The things that would fix Esteban Flores are (in roughly this order)
A found family (preferably one totally divorced from connections to his bio family) and/or a small child to take care of.
A heartfelt apology from his biological family (definitely Luisa, probably Elena, and maybe Francisco as well).
A hug x1000
Being shaken
Enough sleep
But most especially the first two.
Esteban's issues stem from being made to feel like an afterthought and/or an obligation to his family of origin. In his mind, he was not chosen or wanted. He was liked, loved even--but he was loved because he was familia--not because he was Esteban. He was not enough in and of himself, especially not when compared to Elena.
Do you know why he continued to tend the cacao trees during the Dark Times? Yes, it was out of love for his family, but I think there's a bit more to it than that. His abuela shared something private and meaningful (i.e. how to take care of the cacao trees) with him that she didn't also share with Elena.

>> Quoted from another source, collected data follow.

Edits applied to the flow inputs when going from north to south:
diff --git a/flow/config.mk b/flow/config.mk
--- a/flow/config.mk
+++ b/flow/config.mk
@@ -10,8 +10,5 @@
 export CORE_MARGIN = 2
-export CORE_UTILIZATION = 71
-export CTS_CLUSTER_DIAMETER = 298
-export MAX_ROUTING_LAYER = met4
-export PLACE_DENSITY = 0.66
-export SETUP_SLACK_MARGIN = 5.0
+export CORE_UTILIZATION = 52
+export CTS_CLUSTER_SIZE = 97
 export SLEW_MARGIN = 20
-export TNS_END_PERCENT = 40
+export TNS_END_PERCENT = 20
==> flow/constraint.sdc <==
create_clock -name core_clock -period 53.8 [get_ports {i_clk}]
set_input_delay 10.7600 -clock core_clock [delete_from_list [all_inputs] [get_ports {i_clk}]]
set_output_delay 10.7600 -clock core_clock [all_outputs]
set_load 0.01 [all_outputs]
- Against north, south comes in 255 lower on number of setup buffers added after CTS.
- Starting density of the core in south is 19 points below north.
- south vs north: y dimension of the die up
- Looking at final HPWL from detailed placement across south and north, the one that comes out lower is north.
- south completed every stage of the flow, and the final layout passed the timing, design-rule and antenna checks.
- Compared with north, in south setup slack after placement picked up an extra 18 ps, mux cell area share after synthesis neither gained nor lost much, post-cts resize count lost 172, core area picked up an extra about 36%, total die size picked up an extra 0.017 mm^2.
==> flow/design.v (excerpt) <==
module uart_top (
	input 		clk,    
	input 		rst_n,
	input 		uart_rx,
	output		uart_tx
);
Size in the first run: ~590 cells after synthesis, ~4 I/O pins, ~0.0055 mm² of cells after synthesis.
Settings: LEC_CHECK=0, CAP_MARGIN=20, CORE_ASPECT_RATIO=0.7, CORE_MARGIN=2, CORE_UTILIZATION=72, CTS_CLUSTER_DIAMETER=374, CTS_CLUSTER_SIZE=10, MAX_ROUTING_LAYER=met4, SETUP_SLACK_MARGIN=0.92, SLEW_MARGIN=20; clock period 3.12 ns.
run.sh (not shown) runs the stock make flow with config.mk's settings and CLKGATE_MAP_FILE=.
Rerun with:
Settings changed: CORE_ASPECT_RATIO 0.7 to default, CTS_CLUSTER_DIAMETER 374 to 104, CTS_CLUSTER_SIZE 10 to default, MAX_ROUTING_LAYER met4 to default, SETUP_SLACK_MARGIN 0.92 to 0.77.
The changed run completed without violations; clock-buffer cell count went up by 4; clock skew went up by 0.0053 ns; via count went down by 2.8%.
Rerun with:
Settings changed: PLACE_DENSITY_LB_ADDON from default to 0.15, SETUP_SLACK_MARGIN 0.77 to 0.93.
After rerunning: The changed run completed without violations; clock skew goes down by 0.0066 ns; global-route usage goes down by 0.61 points; design area goes up slightly; wire length goes up by a few percent; count of clock-buffer cells in the layout goes down by 1; die size does not change; critical path depth is unchanged.
Rerun with:
Settings changed: CORE_ASPECT_RATIO from default to 0.92, CTS_CLUSTER_SIZE from default to 14.
What happened:
- combinational power is higher by about 10%
- cell count stays the same
- area after synthesis is unchanged
- maximum frequency shrinks by 1.8%
- clock power came out higher by 7.3%
Rerun with:
Settings changed: CORE_ASPECT_RATIO 0.92 to default, HOLD_SLACK_MARGIN from default to 0.26.
Effect:
- The changed run finished with timing, DRC and antenna clean
- design area falls by 0.70%
- global-route usage falls by 0.84 points
- count of clock-buffer cells in the layout rises by 1
- worst setup slack gets better by 0.038 ns
- register-to-register slack gets better by 0.04 ns
- synthesized cell count is unchanged
- worst hold slack gets worse by 0.010 ns
- flip-flop count is unchanged
- total power falls by 4.0%
- wire length falls by 3.1%
- maximum frequency rises by 1.8%
Rerun with:
Settings changed: CORE_ASPECT_RATIO from default to 0.91, HOLD_SLACK_MARGIN 0.26 to 0.28, SETUP_SLACK_MARGIN 0.93 to 0.92.
Worst setup slack gains 0.0070 ns.
Design area barely changes.
Clock power increases by 5.4%.
Fmax increases by 0.33%.
Sequential power stays flat.
Total power increases by 2.6%.
Wire length increases by 3.2%.
Critical path depth increases by 1.
Synthesized cell count is unchanged.
Final cell count barely changes.
Count of clock-buffer cells in the layout stays the same.


uart_top again, from the RTL that the note above started with.
==> flow/config.mk <==
export PLATFORM = sky130hd
export DESIGN_NAME = uart_top
export DESIGN_NICKNAME = uart_top
export VERILOG_FILES = /design/flow/design.v
export SDC_FILE = /design/flow/constraint.sdc
export NUM_CORES = 4
export LEC_CHECK = 0
export ABC_AREA = 1
export CAP_MARGIN = 20
export CELL_PAD_IN_SITES_DETAIL_PLACEMENT = 1
export CORE_ASPECT_RATIO = 0.66
export CORE_MARGIN = 2
export CORE_UTILIZATION = 40
export CTS_CLUSTER_DIAMETER = 272
export GPL_TIMING_DRIVEN = 0
export MAX_ROUTING_LAYER = met4
export SLEW_MARGIN = 0
export TNS_END_PERCENT = 40
==> flow/constraint.sdc <==
create_clock -name core_clock -period 7.64 [get_ports {clk}]
set_input_delay 1.5280 -clock core_clock [delete_from_list [all_inputs] [get_ports {clk}]]
set_output_delay 1.5280 -clock core_clock [all_outputs]
set_load 0.01 [all_outputs]
The baseline passed the timing, design-rule and antenna checks.
Change:
==> flow/config.mk (replaced) <==
export PLATFORM = sky130hd
export DESIGN_NAME = uart_top
export DESIGN_NICKNAME = uart_top
export VERILOG_FILES = /design/flow/design.v
export SDC_FILE = /design/flow/constraint.sdc
export NUM_CORES = 4
export LEC_CHECK = 0
export CAP_MARGIN = 20
export CORE_MARGIN = 2
export CORE_UTILIZATION = 70
export CTS_CLUSTER_SIZE = 24
export SLEW_MARGIN = 20
==> flow/constraint.sdc (replaced) <==
create_clock -name core_clock -period 15.6 [get_ports {clk}]
set_input_delay 3.1200 -clock core_clock [delete_from_list [all_inputs] [get_ports {clk}]]
set_output_delay 3.1200 -clock core_clock [all_outputs]
set_load 0.01 [all_outputs]
Effect: Area after synthesis shrinks by a little under a tenth; wire length shrinks by a quarter to a third; clock power shrinks by well over a third; power shrinks by well over a third; final cell count shrinks by a quarter to a third; clock-buffer cell count shrinks by 1; die size shrinks by well over a third; global-route usage grows by 4.6 points; via count shrinks by about a fifth.
Change:
--- a/flow/config.mk
+++ b/flow/config.mk
@@ -8,5 +8,6 @@
 export CAP_MARGIN = 20
 export CORE_MARGIN = 2
-export CORE_UTILIZATION = 70
-export CTS_CLUSTER_SIZE = 24
+export CORE_UTILIZATION = 72
+export CTS_CLUSTER_DIAMETER = 104
+export PLACE_DENSITY_LB_ADDON = 0.28
 export SLEW_MARGIN = 20
==> flow/constraint.sdc (replaced) <==
create_clock -name core_clock -period 5.74 [get_ports {clk}]
set_input_delay 1.1480 -clock core_clock [delete_from_list [all_inputs] [get_ports {clk}]]
set_output_delay 1.1480 -clock core_clock [all_outputs]
set_load 0.01 [all_outputs]
The changed run finished clean.
Core utilization is higher by 3.4 points.
Via count is higher by 2.0%.
Clock-buffer cell count is higher by 1.
Global-route usage is higher by 1.0 points.
Wire length hardly moves.
Synthesized cell count stays the same.
Non-clock buffer count stays the same.
Power is higher to 2.8 times its value.


Setup of fjord:
The RTL this note starts from:
==> flow/design.v <==
module uart_rx#(
	parameter CLK_FRE 	= 50,
	parameter UART_RATE = 115200
	) (
	input 				clk,    
	input 				rst_n,
	output 	 			recv_en,	
	output reg 	[ 7:0] 	recv_data,	
	input 				rx_pin 
);
parameter  RATE_CNT = (CLK_FRE * 1000_000 / UART_RATE) - 1;
reg [10:0] clk_cnt;
localparam WAIT = 2'd0, START = 2'd1, RECV = 2'd2, STOP = 2'd3;
reg [1:0] state;
assign recv_en = clk_cnt == RATE_CNT * 3 / 2;
reg [ 7:0] recv_data_r;
reg [ 2:0] recv_cnt;
always@(posedge clk)
	if(!rst_n)begin
		state 		<= WAIT;
		clk_cnt 	<= 0;
		recv_data 	<= 0;
	end
	else
	case(state)
		WAIT:
			if(!rx_pin)begin 
				recv_cnt <= 'd0;
				state <= START;
			end
		START:begin 
			if(clk_cnt == RATE_CNT / 2)begin 
				clk_cnt <= 0;
				state <= RECV;
			end
			else
				clk_cnt <= clk_cnt + 1;
		end
		RECV:begin 
			if(clk_cnt == RATE_CNT)begin 
				clk_cnt <= 0;
				recv_data_r[recv_cnt] <= rx_pin;
				recv_cnt <= recv_cnt + 1;
				state <= (recv_cnt == 7 )?STOP : RECV ;
			end
			else
				clk_cnt <= clk_cnt + 1;
		end
		STOP:begin 
			recv_data <= recv_data_r;
			if(clk_cnt == RATE_CNT * 3 / 2)begin 
				clk_cnt <= 0;
				state <= WAIT;
			end
			else 
				clk_cnt <= clk_cnt + 1;
		end
	endcase
endmodule
module uart_tx#(
	parameter CLK_FRE 	= 50,
	parameter UART_RATE = 115200
	) (
	input 				clk,    
	input 				rst_n,
	input 				send_en ,	
	output 	 			send_busy ,	
	input 		[ 7:0] 	send_data ,	
	output reg 			tx_pin
);
parameter  RATE_CNT = (CLK_FRE * 1000_000 / UART_RATE) - 1;
reg [10:0] clk_cnt;
localparam WAIT = 2'd0, START = 2'd1, SEND = 2'd2, STOP = 2'd3;
reg [1:0] state;
assign send_busy = state != WAIT;
reg [ 7:0] send_data_r;
reg [ 2:0] send_cnt;
always@(posedge clk)
	if(!rst_n)begin
		state 	<= WAIT;
		clk_cnt <= 0;
		tx_pin 	<= 1;
	end
	else
	case(state)
		WAIT:
			if(send_en)begin 
				send_data_r <= send_data;
				send_cnt <= 'd0;
				state <= START;
			end
		START:begin 
			tx_pin <= 0;
			if(clk_cnt == RATE_CNT)begin 
				clk_cnt <= 0;
				state <= SEND;
			end
			else
				clk_cnt <= clk_cnt + 1;
		end
		SEND:begin 
			tx_pin <= send_data_r[send_cnt];
			if(clk_cnt == RATE_CNT)begin 
				clk_cnt <= 0;
				send_cnt <= send_cnt + 1;
				state <= (send_cnt == 7 )?STOP : SEND ;
			end
			else
				clk_cnt <= clk_cnt + 1;
		end
		STOP:begin 
			tx_pin <= 1;
			if(clk_cnt == RATE_CNT)begin 
				clk_cnt <= 0;
				state <= WAIT;
			end
			else
				clk_cnt <= clk_cnt + 1;
		end
	endcase
endmodule
module uart_top (
	input 		clk,    
	input 		rst_n,
	input 		uart_rx,
	output		uart_tx
);
parameter CLK_FRE 		= 50;
parameter UART_RATE 	= 115200;
localparam SEND = 2'd0, WAIT = 2'd1;
reg [1:0] state;
reg  [31:0] wait_cnt;
reg  [ 7:0] send_cnt;
reg  [ 7:0] send_data;
reg  	    send_en;
wire [ 7:0] recv_data;
wire 		recv_en;
wire 		send_busy;
parameter 	ENG_NUM  = 9; 
parameter 	CHE_NUM  = 2; 
parameter 	DATA_NUM = CHE_NUM * 3 + ENG_NUM;  
wire [ DATA_NUM * 8 - 1:0] char_data = {8'hE4,8'hBD,8'hA0,8'hE5,8'hA5,8'hBD,"  World","\r\n"};
wire [ 7:0] char_byte = (send_cnt < DATA_NUM) ? char_data[ (DATA_NUM - 1 - send_cnt) * 8 +: 8] : 8'h00;
always@(posedge clk)
	if(!rst_n)begin
		state 		<= SEND;
		wait_cnt 	<= 0;
		send_cnt 	<= 0;
		send_en 	<= 'b0;
	end
	else
	case(state)
		SEND:begin  
			if(send_cnt == DATA_NUM + 1)begin 
				send_en 	<= 'b0;
				send_cnt 	<=  0;
				state 		<= WAIT;
			end
			else if(!send_busy)begin
				send_en 	<= 'b1;
				send_data 	<= char_byte;
				send_cnt 	<= send_cnt + 1;
			end
		end
		WAIT: 
			if(wait_cnt == CLK_FRE * 1000_000)begin 
				wait_cnt <= 0;
				state <= SEND;
			end
			else begin
				send_en <= recv_en;
				send_data <= recv_data;
				wait_cnt <= wait_cnt + 1;
			end
	endcase
uart_tx #(
	.CLK_FRE 	(CLK_FRE 	),
	.UART_RATE 	(UART_RATE 	)
	)uart_tx_m0(
	.clk 		(clk 		),
	.rst_n 		(rst_n 		),
	.send_en 	(send_en 	),
	.send_busy 	(send_busy 	),
	.send_data 	(send_data 	),
	.tx_pin 	(uart_tx 	)
	);
uart_rx #(
	.CLK_FRE 	(CLK_FRE 	),
	.UART_RATE 	(UART_RATE 	)
	)uart_rx_m0(
	.clk 		(clk 		),
	.rst_n 		(rst_n 		),
	.recv_en 	(recv_en 	),
	.recv_data 	(recv_data 	),
	.rx_pin 	(uart_rx 	)
	);
endmodule
clock: 8.93 ns
lec_check: 0
cap_margin: 0
core_aspect_ratio: 0.89
core_margin: 6
core_utilization: 46
cts_cluster_size: 27
gpl_routability_driven: 0
place_density: 0.59
setup_slack_margin: 2.48
slew_margin: 20
Input-level comparison between lagoon and fjord:
- CTS_CLUSTER_SIZE: 27 -> unset
- SETUP_SLACK_MARGIN: 2.48 -> unset
- GPL_ROUTABILITY_DRIVEN: 0 -> unset
- CORE_UTILIZATION: 46 -> 72
- CORE_ASPECT_RATIO: 0.89 -> unset
- PLACE_DENSITY: 0.59 -> unset
- CORE_MARGIN: 6 -> 2
- CAP_MARGIN: 0 -> 20
- the clock period (ns, I/O delays scaled along): 8.93 -> 10.3
--- outcome ---
- Diff lagoon..fjord | number of instances in the synthesized netlist | unchanged
- Taking fjord as the reference, in lagoon final wirelength neither gained nor lost much, via count of the first global-routing pass went up 5.5%.


willow:
// uart_top: RTL as listed in full above, without the edits since
clock: 3.12 ns
lec_check: 0
cap_margin: 20
core_margin: 2
core_utilization: 72
cts_cluster_size: 14
place_density_lb_addon: 0.15
setup_slack_margin: 0.93
slew_margin: 20
willow: full flow OK, the timing, design-rule and antenna checks passed
Changes in tundra relative to willow:
- setting CTS_CLUSTER_DIAMETER to 28 for the first time
- setting CORE_ASPECT_RATIO to 0.91 for the first time
- setting HOLD_SLACK_MARGIN to -0.09 for the first time
Results
Total length of routed wires for tundra is higher than for willow.
When tundra is measured against willow, its share of total power in the clock network turns out 0.7 points higher.
| ratio of final minimum period to clock period | willow vs tundra | ≈ equal |
willow -> tundra: pin count of the biggest net entering global routing delta 0, exact match
willow and tundra ended up with nearly the same setup slack.
tundra against willow: internal power component up 3.1%, area added between synthesis and finish up 0.41 points.
--- input diff tundra..juniper ---
- a change of CORE_ASPECT_RATIO from 0.91 to 0.9
- a change of CTS_CLUSTER_DIAMETER from 28 to 38
- a deleted HOLD_SLACK_MARGIN that had been -0.09
[summary]
Comparing juniper and tundra, maximum resistive drop on vdd is higher on juniper. Changes observed in juniper relative to tundra: biggest cell delay along the critical path shows an increase of 0.02 ns; power share of the clock group now larger; maximum clock skew at final layout picked up an extra 0.0045 ns; met1 global-route usage went down. Diff tundra -> juniper: required time of the critical path did not really move; net switching power went down. In the flow results for juniper and tundra, the via-per-instance ratio is larger on tundra. Going from tundra to juniper, final area shrank slightly. The share of cell area taken by flip-flops and latches of tundra and that of juniper are within noise of each other.
Modified inputs, violet compared to juniper
- changing CORE_ASPECT_RATIO from 0.9 to 0.91
- changing CTS_CLUSTER_DIAMETER from 38 to 314
- setting HOLD_SLACK_MARGIN to 0.28 for the first time
Results
violet drops more vias than juniper.
Sort violet and juniper by total power asc -> top: juniper
Higher share of the core filled with cells was reported by violet, not juniper.
Between violet and juniper, power in combinational cells is higher for violet, juniper comes in under that.
Switching power of the nets delta (violet − juniper): unfavourable
When the final numbers for violet and juniper were put side by side, the final critical delay including setup and external delays turned out to be greater in juniper.
Inputs modified between violet and harbor:
- swapping 0.93 for 0.92 in SETUP_SLACK_MARGIN
- clearing PLACE_DENSITY_LB_ADDON, which used to be 0.15
- clearing HOLD_SLACK_MARGIN, which used to be 0.28
- clearing CORE_ASPECT_RATIO, which used to be 0.91
- swapping 14 for 10 in CTS_CLUSTER_SIZE
- clearing CTS_CLUSTER_DIAMETER, which used to be 314
Notes after the runs:
- The final layout from harbor, which completed every stage, passed the timing, design-rule and antenna checks at the end of the flow.
- harbor has worst relative slew slack below what violet had.
- Summary of harbor over violet: area occupied by multi-input gates did not really move, fmax fell by about 0.75%, largest fanout on the critical path higher, share of the cycle needed by the critical path after routing went up 0.51 points, non-clock buffer count decreased by 1 relative to the old numbers.
- Number of tap cells added at floorplan: harbor vs violet up 3
- harbor ended with less average vias per placed instance than violet.
- Of harbor and violet, the run reporting the higher final-layout non-clock buffer area share was violet.


## JK
RTL: the design.v shown in full above, as it stands there.
==> flow/config.mk <==
export PLATFORM = sky130hd
export DESIGN_NAME = uart_top
export DESIGN_NICKNAME = uart_top
export VERILOG_FILES = /design/flow/design.v
export SDC_FILE = /design/flow/constraint.sdc
export NUM_CORES = 4
export LEC_CHECK = 0
export CAP_MARGIN = 20
export CORE_MARGIN = 2
export CORE_UTILIZATION = 43
export CTS_CLUSTER_DIAMETER = 323
export CTS_CLUSTER_SIZE = 98
export PLACE_DENSITY = 0.44
export SLEW_MARGIN = 20
export TNS_END_PERCENT = 20
==> flow/constraint.sdc <==
create_clock -name core_clock -period 20.0 [get_ports {clk}]
set_input_delay 4.0000 -clock core_clock [delete_from_list [all_inputs] [get_ports {clk}]]
set_output_delay 4.0000 -clock core_clock [all_outputs]
set_load 0.01 [all_outputs]
JK reached the end of the flow, and the finished layout is clean on the timing, design-rule and antenna checks.
For MS, these inputs were changed with respect to JK:
- swapping 20 for 5 in TNS_END_PERCENT
- swapping 43 for 40 in CORE_UTILIZATION
- putting ABC_AREA at 1 where nothing was set
- clearing CTS_CLUSTER_SIZE, which used to be 98
- putting CORE_ASPECT_RATIO at 0.71 where nothing was set
- swapping 323 for 272 in CTS_CLUSTER_DIAMETER
- clearing PLACE_DENSITY, which used to be 0.44
[summary]
When MS is measured against JK, its global-route wire length before repair turns out about 14% higher.
Required time at the worst-slack endpoint essentially unchanged between JK and MS.
Sort MS and JK by chip area from the yosys synthesis statistics desc -> top: MS
[diff] setup slack, MS relative to JK: regression
Against JK, the final cell area of MS is higher.
MS vs. JK: maximum ir drop on the vdd rail went down 27%; final total power went up about 10%.
--- input diff MS..AL ---
- TNS_END_PERCENT: 5 -> unset
- CTS_CLUSTER_DIAMETER: 272 -> unset
- ABC_AREA: 1 -> unset
- CORE_ASPECT_RATIO: 0.71 -> unset
Findings:
Between AL and MS, it is AL whose length of routed met2 wiring is higher, by about 2.6%. Power ended up about 7% lower on AL than on MS. From MS to AL the numbers moved as follows: via count of the first global-routing pass decreased by about 15% relative to the old numbers; sequential share of power up 3.1 points; mean routed wirelength per cell went up about 8%. Compared with MS, AL shows aggregate global-route resource usage lower by 1.8 points. Going from MS to AL, the met3 usage in global routing was found to have gone up by 0.99 points. AL ends up with a count of filler cells inserted in the layout that is 207 lower than in MS. Lower ratio of final minimum period to clock period among AL and MS: AL. AL: combinational share of power is 5.7 points lower than what MS reported.
Changes in TR relative to AL:
- SETUP_SLACK_MARGIN now 5.0, previously not set
- ABC_AREA now 1, previously not set
- CTS_CLUSTER_SIZE now 98, previously not set
- CTS_CLUSTER_DIAMETER now 323, previously not set
- PLACE_DENSITY now 0.37, previously not set
- TNS_END_PERCENT now 20, previously not set
- CORE_UTILIZATION now 43, was 40
## What came out
Higher area overhead of the layout relative to synthesis among AL and TR: AL
Compared with AL, TR shows a higher portion of the clock cycle consumed by the worst path in the final layout.
Compared with AL, TR shows a lower maximum frequency.
Of AL and TR, the run reporting the higher logic depth of the worst path, buffers included was TR.
Taking AL as the reference, in TR final design area excluding fillers grew by about 9%; area fraction in and, or, nand and nor cells grew by 8.7 points; number of nets at floorplan grew by 180.
Here is what was changed in the inputs of PW compared with TR.
- swapping 98 for 26 in CTS_CLUSTER_SIZE
- putting CELL_PAD_IN_SITES_DETAIL_PLACEMENT at 1 where nothing was set
- putting HOLD_SLACK_MARGIN at 0.04 where nothing was set
- swapping 43 for 40 in CORE_UTILIZATION
- putting GPL_ROUTABILITY_DRIVEN at 1 where nothing was set
- swapping 323 for 73 in CTS_CLUSTER_DIAMETER
- clearing SETUP_SLACK_MARGIN, which used to be 5.0
- putting CELL_PAD_IN_SITES_GLOBAL_PLACEMENT at 2 where nothing was set
- swapping 20 for 35 in SLEW_MARGIN
- clearing PLACE_DENSITY, which used to be 0.37
- putting CORE_ASPECT_RATIO at 0.55 where nothing was set
Findings:
PW vs TR: part of the total power dissipated in the clock network up in PW. [compare] base=TR new=PW: count of filler cells inserted in the layout has increased, average wire per standard cell has increased. PW vs TR — ratio of routed vias to standard cells climbed slightly. Non-clock buffer count was higher in TR than in PW. Looking only at synthesis-to-finish area growth, and setting everything else aside, the lower value of PW and TR goes to TR. Sequential share of layout area ended up 0.20 points lower on PW than on TR. Compared with TR, in PW placed wire-length estimate after detailed placement has increased, clock power has increased.
No activity file was given, so power comes from the tool's default toggle rates.
==> inputs of pepper <==
// rv32i
module rv32i (
    input clk,
    rst_n,
    input [32-1:0] instr,
    input [32-1:0] readdata,
    output reg [32-1:0] pc,
    output [32-1:0] adrdata,
    output [32-1:0] writedata,
    output we,
    output ecall
);
  reg [32-1:0] pcplus4D;
  wire [32-1:0] pcplus4;
  reg [32-1:0] pcBranchMissed;
  reg [32-1:0] instrD;
  wire stall;
  wire btakenD;
  wire bra_op;
  assign pcplus4 = pc + 4;
  wire pre_bra_op;
  wire [32-1:0] pcbranch;
  wire branchMiss;
  reg [1:0] bra_history[0:31];
  wire [4:0] bra_history_address;
  reg [4:0] bra_history_addressD;
  wire [12:0] imm_bF;
  wire [2:0] funct3F;
  wire [6:0] funct7F;
  wire [7-1:0] opcodeF;
  wire [5-1:0] rs1F, rs2F, rdF;
  wire [19:0] sextF;
  assign {funct7F, rs2F, rs1F, funct3F, rdF, opcodeF} = instr;
  assign sextF = {20{instr[31]}};
  assign imm_bF = {funct7F[6], rdF[0], funct7F[5:0], rdF[4:1], 1'b0};
  assign pre_bra_op = (opcodeF == 7'b1100011);
  assign pcbranch = pcplus4 + {sextF[18:0], imm_bF};
  assign bra_history_address = pc[6:2];
  wire bra_history_now;
  assign bra_history_now = bra_history[bra_history_address][1];
  always @(posedge clk or negedge rst_n) begin
    if (!rst_n) instrD <= 0;
    else if (!stall & branchMiss & bra_op) instrD <= 32'b0000000000000000000000000_0110011;
    else if (!stall) instrD <= instr;
  end
  integer i;
  always @(posedge clk or negedge rst_n) begin
    if (!rst_n) begin
      pc <= 0;
      pcBranchMissed <= 0;
      bra_history_addressD <= 0;
    end else if (!stall & branchMiss & bra_op) pc <= pcBranchMissed;
    else if (!stall & pre_bra_op & bra_history_now) begin
      pc <= pcbranch;
      pcBranchMissed <= pcplus4;
      bra_history_addressD <= bra_history_address;
    end else if (!stall & pre_bra_op & !bra_history_now) begin
      pc <= pcplus4;
      pcBranchMissed <= pcbranch;
      bra_history_addressD <= bra_history_address;
    end else if (!stall & branchMiss & bra_op) pc <= pcBranchMissed;
    else if (!stall) pc <= pcplus4;
  end
  always @(posedge clk or negedge rst_n) begin
    if (!rst_n) begin
      for (i = 0; i < 32; i = i + 1) begin
        bra_history[i] <= 2'b10;
      end
    end else if (!stall & bra_op & btakenD & bra_history[bra_history_addressD] != 2'b11)
      bra_history[bra_history_addressD] <= bra_history[bra_history_addressD] + 1;
  ...
Settings: LEC_CHECK=0, CAP_MARGIN=40, CORE_MARGIN=2, CORE_UTILIZATION=58, SLEW_MARGIN=40; clock period 7.91 ns.
run.sh (not shown) runs the stock make flow with config.mk's settings and CLKGATE_MAP_FILE=.
==> inputs of yarrow, as changes to pepper <==
CORE_UTILIZATION = 72   (was 58)
CTS_CLUSTER_DIAMETER = 390   (was default)
CTS_CLUSTER_SIZE = 93   (was default)
PLACE_DENSITY = 0.4   (was default)
SETUP_SLACK_MARGIN = -0.59   (was default)
==> flow/constraint.sdc (replaced) <==
create_clock -name core_clock -period 6.33 [get_ports {clk}]
set_input_delay 1.2660 -clock core_clock [delete_from_list [all_inputs] [get_ports {clk}]]
set_output_delay 1.2660 -clock core_clock [all_outputs]
set_load 0.01 [all_outputs]
==> comparison table <==
quantity	yarrow	pepper
RePlAce Congestion	1.10	1.06
DP Cell Count	7,864	8,133
Die boundary width	340 um	379 um
Proportion of netlist area held by the largest area contributor	0.377	0.377
Placeable core region	112,000 um2	140,000 um2
Mux contribution to synthesized area	0.221	0.221
Compound-Gate Fraction of Synth Area	0.104	0.104
Number of levels the H-tree was split into	1	4
HPWL Detailed	243 mm	206 mm
Net count entering floorplan	6,428	6,428
Result of the run	aborted with a tool error	finished with violations
Failing step	global routing	-
Violated checks	-	negative setup slack
Post-synth cell types	95	95
TritonCTS Buffers	19	158
Count of input and output buffers	163	163
Die Ht	340 um	379 um
Yosys Chip Area	81,500 um2	81,500 um2
Sequential element share of the synthesized area	0.520	0.520
Post_cts resized	109	66
Total Die Area	116,000 um2	143,000 um2
Setup WS pre-CTS	-2.71 ns	-1.45 ns
Dpl cell area	88,100 um2	87,600 um2
Row count	123	137
Effective utilization at floorplan	0.725	0.584
Post-CTS setup repair buffer count	65	49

He was welcomed into Luisa's world--if only for a moment. This was his, the rare thing that he didn't have to sacrifice to or share with Elena. No one could take this away from him--the moment of feeling seen and chosen. Not even the fact that this moment was very very much an anomaly and the rest of his youth (and his adulthood) consisted of him being shoved into the corner of some family portraits and left out of others entirely---and no one noticing this for years.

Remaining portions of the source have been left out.